A school board provides oversight on the district as a whole. The board is responsible for items of business such as adopting the budget, curriculum, calendar, policies and overseeing the bargaining process. One of the biggest and most important jobs is hiring and evaluating the performance of the superintendent. The school board should make sure the vision that is set for the district is all inclusive, and that the goals set for the district are attainable. Overall, the board should strive to make sure ALL children are being nurtured and are receiving top quality education. For the school board student achievement should always be the top priority. I also think it’s important for the board to have good solid relationships with not only the administration, but the teachers and staff as well.
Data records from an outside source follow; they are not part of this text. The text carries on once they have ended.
<file path="src/rtl/cnn_line_buffer_5x5.sv">
// cnn_line_buffer_5x5
//   Turns a raster-scan pixel stream into KX x KY sliding windows for a
//   valid (no-padding) convolution. One window is emitted per accepted pixel
//   once the window lies fully inside the image. There is no backpressure.
//
// Ports
//   clk              clock, all logic on the rising edge
//   reset            synchronous, active-high reset
//   i_in_valid       i_in_pixel is valid this cycle (gaps allowed)
//   i_in_pixel       pixel in raster order (row-major)
//   o_ot_valid       o_ot_window valid, one cycle per window
//   o_ot_window      packed window, element r*KX+c at [(r*KX+c)*I_F_BW +: I_F_BW]
//                    r=0 oldest row, c=0 oldest column
//   o_ot_frame_done  one-cycle pulse after the last pixel of a frame is accepted
module cnn_line_buffer_5x5 #(
  parameter int unsigned IMG_W  = 28,
  parameter int unsigned IMG_H  = 28,
  parameter int unsigned KX     = 5,
  parameter int unsigned KY     = 5,
  parameter int unsigned I_F_BW = 8
) (
  input  logic                       clk,
  input  logic                       reset,
  input  logic                       i_in_valid,
  input  logic [I_F_BW-1:0]          i_in_pixel,
  output logic                       o_ot_valid,
  output logic [KX*KY*I_F_BW-1:0]    o_ot_window,
  output logic                       o_ot_frame_done
);

  localparam int unsigned CW = (IMG_W > 1) ? $clog2(IMG_W) : 1;
  localparam int unsigned RW = (IMG_H > 1) ? $clog2(IMG_H) : 1;

  localparam logic [CW-1:0] ColLast = CW'(IMG_W - 1);
  localparam logic [RW-1:0] RowLast = RW'(IMG_H - 1);
  localparam logic [CW-1:0] ColWin  = CW'(KX - 1);
  localparam logic [RW-1:0] RowWin  = RW'(KY - 1);

  // lb_q[0] holds the previous line, lb_q[KY-2] the oldest one.
  logic [I_F_BW-1:0]       lb_q [KY-1][IMG_W];

  logic [CW-1:0]           col_q;
  logic [RW-1:0]           row_q;
  logic [KX*KY*I_F_BW-1:0] window_q, window_d;
  logic                    valid_q;
  logic                    frame_done_q;

  logic [I_F_BW-1:0]       new_col [KY];
  logic                    col_last, row_last, in_window;

  assign col_last  = (col_q == ColLast);
  assign row_last  = (row_q == RowLast);
  assign in_window = (col_q >= ColWin) && (row_q >= RowWin);

  // Column entering the window: oldest line on top, live pixel at the bottom.
  always_comb begin
    new_col[KY-1] = i_in_pixel;
    for (int r = 0; r < int'(KY) - 1; r++) begin
      new_col[r] = lb_q[int'(KY) - 2 - r][col_q];
    end
  end

  // Shift every row one column towards c=0 and insert the new column at c=KX-1.
  always_comb begin
    window_d = window_q;
    for (int r = 0; r < int'(KY); r++) begin
      for (int c = 0; c < int'(KX); c++) begin
        if (c < int'(KX) - 1) begin
          window_d[(r*KX + c)*I_F_BW +: I_F_BW] = window_q[(r*KX + c + 1)*I_F_BW +: I_F_BW];
        end else begin
          window_d[(r*KX + c)*I_F_BW +: I_F_BW] = new_col[r];
        end
      end
    end
  end

  // Line memories carry no reset; their contents are never emitted before
  // KY-1 full lines of the current frame have overwritten them.
  always_ff @(posedge clk) begin
    if (!reset && i_in_valid) begin
      lb_q[0][col_q] <= i_in_pixel;
      for (int k = 1; k < int'(KY) - 1; k++) begin
        lb_q[k][col_q] <= lb_q[k-1][col_q];
      end
    end
  end

  always_ff @(posedge clk) begin
    if (reset) begin
      col_q        <= '0;
      row_q        <= '0;
      window_q     <= '0;
      valid_q      <= 1'b0;
      frame_done_q <= 1'b0;
    end else begin
      valid_q      <= 1'b0;
      frame_done_q <= 1'b0;
      if (i_in_valid) begin
        window_q     <= window_d;
        valid_q      <= in_window;
        frame_done_q <= col_last && row_last;
        if (col_last) begin
          col_q <= '0;
          row_q <= row_last ? '0 : row_q + 1'b1;
        end else begin
          col_q <= col_q + 1'b1;
        end
      end
    end
  end

  assign o_ot_valid      = valid_q;
  assign o_ot_window     = window_q;
  assign o_ot_frame_done = frame_done_q;

endmodule
</file>
<file path="config.mk">
export PLATFORM = sky130hd
export DESIGN_NAME = cnn_line_buffer_5x5
export DESIGN_NICKNAME = d
export VERILOG_FILES = /design/src/rtl/cnn_line_buffer_5x5.sv
export SDC_FILE = /design/constraint.sdc
export NUM_CORES = 1
export LEC_CHECK = 0
export BUFFER_PORTS_ARGS = -buffer_cell sky130_fd_sc_hd__buf_2
export CAP_MARGIN = 10
export CORE_MARGIN = 4
export CORE_UTILIZATION = 53
export CTS_CLUSTER_DIAMETER = 200
export DETAILED_ROUTE_END_ITERATION = 12
export GPL_ROUTABILITY_DRIVEN = 1
export GPL_TIMING_DRIVEN = 0
export HOLD_SLACK_MARGIN = 0.08
export PLACE_DENSITY = 0.73
export SYNTH_ARGS = -nofsm -noshare
export SYNTH_HDL_FRONTEND = slang
export SYNTH_SLANG_ARGS = --single-unit
</file>
<file path="constraint.sdc">
create_clock -name clk -period 3.2 [get_ports clk]
set_clock_uncertainty 0.1 [all_clocks]
set_input_delay 0 -clock clk [delete_from_list [all_inputs] [get_ports clk]]
set_output_delay 0 -clock clk [all_outputs]
set_load 0.05 [all_outputs]
</file>
==> impl_metrics.json <==
{
  "placed_area_um2": 45380,
  "syn_area_per_cell_um2": 18.21,
  "synth_edf_count": 896,
  "yosysTopAreaCell": "edfxtp_1",
  "cp.depth": 7,
  "setup_slack_ns": -0.05187,
  "final_util": 0.6417,
  "cpMaxStageDelayCell": "dfxtp_1",
  "dp.cells": 3590,
  "rrSetupSlack_ns": -0.05,
  "hold_path_startpoint": "i_in_valid",
  "power.leakage_nw": 17.41,
  "yosysMostFrequentCell": "edfxtp_1",
  "period_needed_ns": 3.252,
  "critPathArrivalTime_ns": 3.49,
  "grt_pass1_wl_mm": 173.1,
  "ctsHtreeMaxLevel": 3,
  "yosys-top-cells-count": "edfxtp_1, mux2i_1, nor2_1, dfxtp_1, mux4_2",
  "ys_top_cells_by_area": "edfxtp_1, dfxtp_1, mux4_2",
  "yosys_register_bits": 1108,
  "ys_warn_count": 0,
  "critPathTopFamily": "buffers and inverters",
  "drt-pass1-iter-count": 6,
  "wl_per_cell_um": 31.79,
  "ys_types": 59,
  "rr_startpoint": "col_q[3]",
  "rows": 102,
  "clkTransAtPathRegs_ns": 0.06,
  "dp_hpwl_mm": 77.39,
  "fin_nets": 2745,
  "final_area_um2": 50040,
  "path_buf_inv": 5,
  "hp-class": "in2reg",
  "cts_buffers": 104,
  "antenna_found_initial": 4,
  "grt_pass1_vias": 24470,
  "maxSlewViolCount": 0,
  "die-width_um": 289.4,
  "max_stage_delay_ns": 0.41,
  "synthArstFlopShare": 0,
  "cts_root_buf": "clkbuf_16",
  "finalHoldViolCount": 0,
  "die_h_um": 289.4,
  "peakVddDrop_v": 0.0004315,
  "wl_mm": 122.6,
  "drive_above_1_share": 0.2901,
  "drc": 0,
  "max_cap_viol_count": 0,
  "cp_max_fo": 19,
  "finalSetupViolCount": 54,
  "port_buffers": 210,
  "dp_slack_ns": -0.8068,
  "insertion_delay_ns": 0.68,
  "cp_cell_sequence": "buf_2 > buf_4 > clkbuf_2 > buf_2 > nand2_1 > nor2_4 > buf_12",
  "r2r_cells": 7,
  "critPathKind": "reg2reg",
  "status": "complete, but fails checks",
  "worstMarginPinSlew_ns": 1.052,
  "fin_crit_sh": 1.016,
  "ios": 213,
  "core_um2": 77980,
  "grt_usage": 0.2904,
  "violations": "negative setup slack",
  "antenna_left": 0,
  "instances_no_fill": 3857,
  "power_density_nw_per_um2": 630.4,
  "rsz0062_at_grt": "false",
  "netlist_area_um2": 41970,
  "synth_top_area_share": 0.6411,
  "min_path_cells": 4,
  "grt_max_degree": 30,
  "syn-instance-count": 2305,
  "seq_area_frac_synth": 0.7422,
  "endpoint_kind": "flop",
  "cp_common_cell": "buf_2",
  "grt_overflow": 0,
  "synth_nets": 2323,
  "max_freq_mhz": 307.5,
  "gp_congestion": 0.8831,
  "clock-sinks": 1108,
  "timing.rr.end": "lb_q[0][112]",
  "critPathLaunchType": "flop",
  "num_vias": 24530,
  "initial_core_util": 0.5382,
  "slew-limit-headroom": 0.2960,
  "via_per_inst": 6.359,
  "ys.flop_type": "edfxtp_1",
  "cts_buffer_depth": 3,
  "die_area_um2": 83760,
  "whs_ns": 0.2138,
  "first_iter_violations": 3331,
  "cts_tree": "built",
  "crit_required_ns": 3.44,
  "min_to": "o_ot_window[117]",
  "syn2layout_area_growth_pct": 19.23
}
[flip-flops by register name, summed over array words and instances, names as in the netlist]
signal and flops:
col_q 5, lb_q 896, o_ot_frame_done 1, o_ot_valid 1, o_ot_window 200, row_q 5
[cells in the final DEF (no fill, tap or decap), drive strengths merged, types with 5 or more instances in the layout]
cell type / netlist / routed
dlygate4sd3: 0 / 10
edfxtp: 896 / 896
nand3: 22 / 23
o211ai: 7 / 7
clkbuf: 43 / 183
nor2b: 8 / 8
buf: 89 / 385
o21ai: 10 / 10
a21o: 6 / 6
mux2: 8 / 8
a311oi: 13 / 13
nor3: 8 / 8
a31oi: 8 / 8
clkinv: 1 / 37
a22oi: 80 / 80
a221oi: 6 / 6
a22o: 16 / 16
ha: 7 / 7
dfxtp: 212 / 212
clkinvlp: 0 / 13
and2: 8 / 8
nand4: 6 / 6
nor2: 249 / 251
mux4: 169 / 169
a211oi: 5 / 5
mux2i: 285 / 285
a21oi: 13 / 13
bufinv: 0 / 12
nand2: 78 / 79
inv: 8 / 7
[layer usage]
metal / vias to the layer above / wire length, um / GRT usage
li1: 9934 / - / -
met1: 12260 / 41960 / 0.3723
met2: 1933 / 57500 / 0.4640
met3: 399 / 16160 / 0.07435
met4: 4 / 6968 / 0.1467
met5: - / 20 / 0
[power by group]
group	internal [mW]	total [mW]	switching (mW)
combinational	0.898	2.78	1.88
sequential	16.0	16.1	0.133
clock	7.38	12.6	5.26
[cell type report]
| type | count | area, um2 |
|---|---|---|
| flip-flops and latches | 1108 | 31150 |
| clock buffers | 138 | 2918 |
| clock inverters | 57 | 618.1 |
| inverters | 9 | 46.29 |
| plain buffers | 132 | 865.8 |
| well taps | 1040 | 1301 |
| fillers | 5081 | 27940 |
| repair buffers | 309 | 2704 |
| repair inverters | 3 | 22.52 |
| multi-input cells | 1060 | 10410 |
| diodes | 1 | 2.502 |
[worst register-to-register path, cell delays in order (launching register included)]
cell      delay [ns]
dfxtp_1         0.41
buf_2           0.34
buf_4           0.35
clkbuf_2        0.41
buf_2           0.36
nand2_1         0.34
nor2_4          0.34
buf_12          0.25
[stage by stage]
step | TNS [ns] | total power [mW]
after floorplan | -0.02085 | 18.06
after global placement | -2572.39 | 18.87
after detailed placement | -689.01 | 19.01
after CTS | 0 | 31.51
after global routing | 0 | 32.38
final | -1.028 | 31.55
[what timing repair did]
item	CTS	global route
hold buffers	10	0
endpoints found under the hold margin	243	0
setup endpoints to repair	1445	601
gates cloned	6	1
gates resized for setup	54	19
buffers inserted	49	4
pin swaps	27	5
[how the worst max path moves through the flow]
stage	from	to	slack [ns]
global placement	col_q[4]	lb_q[1][35]	-2.88
finish	col_q[3]	lb_q[0][112]	-0.05
detailed placement	i_in_valid	lb_q[1][35]	-0.81
floorplan	col_q[3]	lb_q[0][0]	-0.0002
CTS	col_q[2]	lb_q[0][77]	0.01
global route	col_q[1]	lb_q[2][166]	0.01
[cells by family (layout without fill, tap and decap cells)]
| logic type | Yosys count | after routing | synth area share |
|---|---|---|---|
| and+or+nand+nor | 398 | 402 | 0.03953 |
| other | 0 | 1 | 0 |
| AOI/OAI and AO/OA | 182 | 182 | 0.03258 |
| adders and majority gates | 7 | 7 | 0.002087 |
| buffers and inverters | 141 | 648 | 0.02090 |
| muxes | 462 | 462 | 0.1613 |
| xor gates and xnor gates | 7 | 7 | 0.001461 |
| DFF | 1108 | 1108 | 0.7422 |
No activity file was read; power rests on OpenSTA's default activity.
We want to make sure there is a mutual respect, so that matters can be discussed openly and freely between all parties.
Even if you don’t have children yourself, you should be aware of how your local school district is doing. You might have some later or maybe you have grandkids, friends or relatives that may send their kids to school in the district. We often talk about parent involvement, but we also need to think about community involvement, and how that could play a huge role in helping our students achieve more. Having community volunteers at our schools could be very beneficial for our students’ success. We have a community read in every year at our school that is put together by our incredible school librarian, MaryEllen Shu. This event is kind of like career day, because people from the community are brought in all at one time and each of them get read to a class of their choice. Then they talk about their career in a very question and answer type of way with the kids. The children are being inspired and they love it! I think we need more of this outreach between our community and our schools.
Our neighborhood public schools are the center of our communities. I personally think we should all care about our public education system. This is where the majority of little minds of the future are being shaped, and productive members of society are being created. As a non-parent in the district, you should be informed on how your taxpayer dollars are being spent when it comes to education. For those who may care more about the fiscal side of things, think about the way the success or failure of a school district can affect your property value. If you participate in the process of electing a good school board, you will be helping our children, families, community and even yourself.
What are the potholes in your district? What are the specific issues facing the La Mesa-Spring Valley school district?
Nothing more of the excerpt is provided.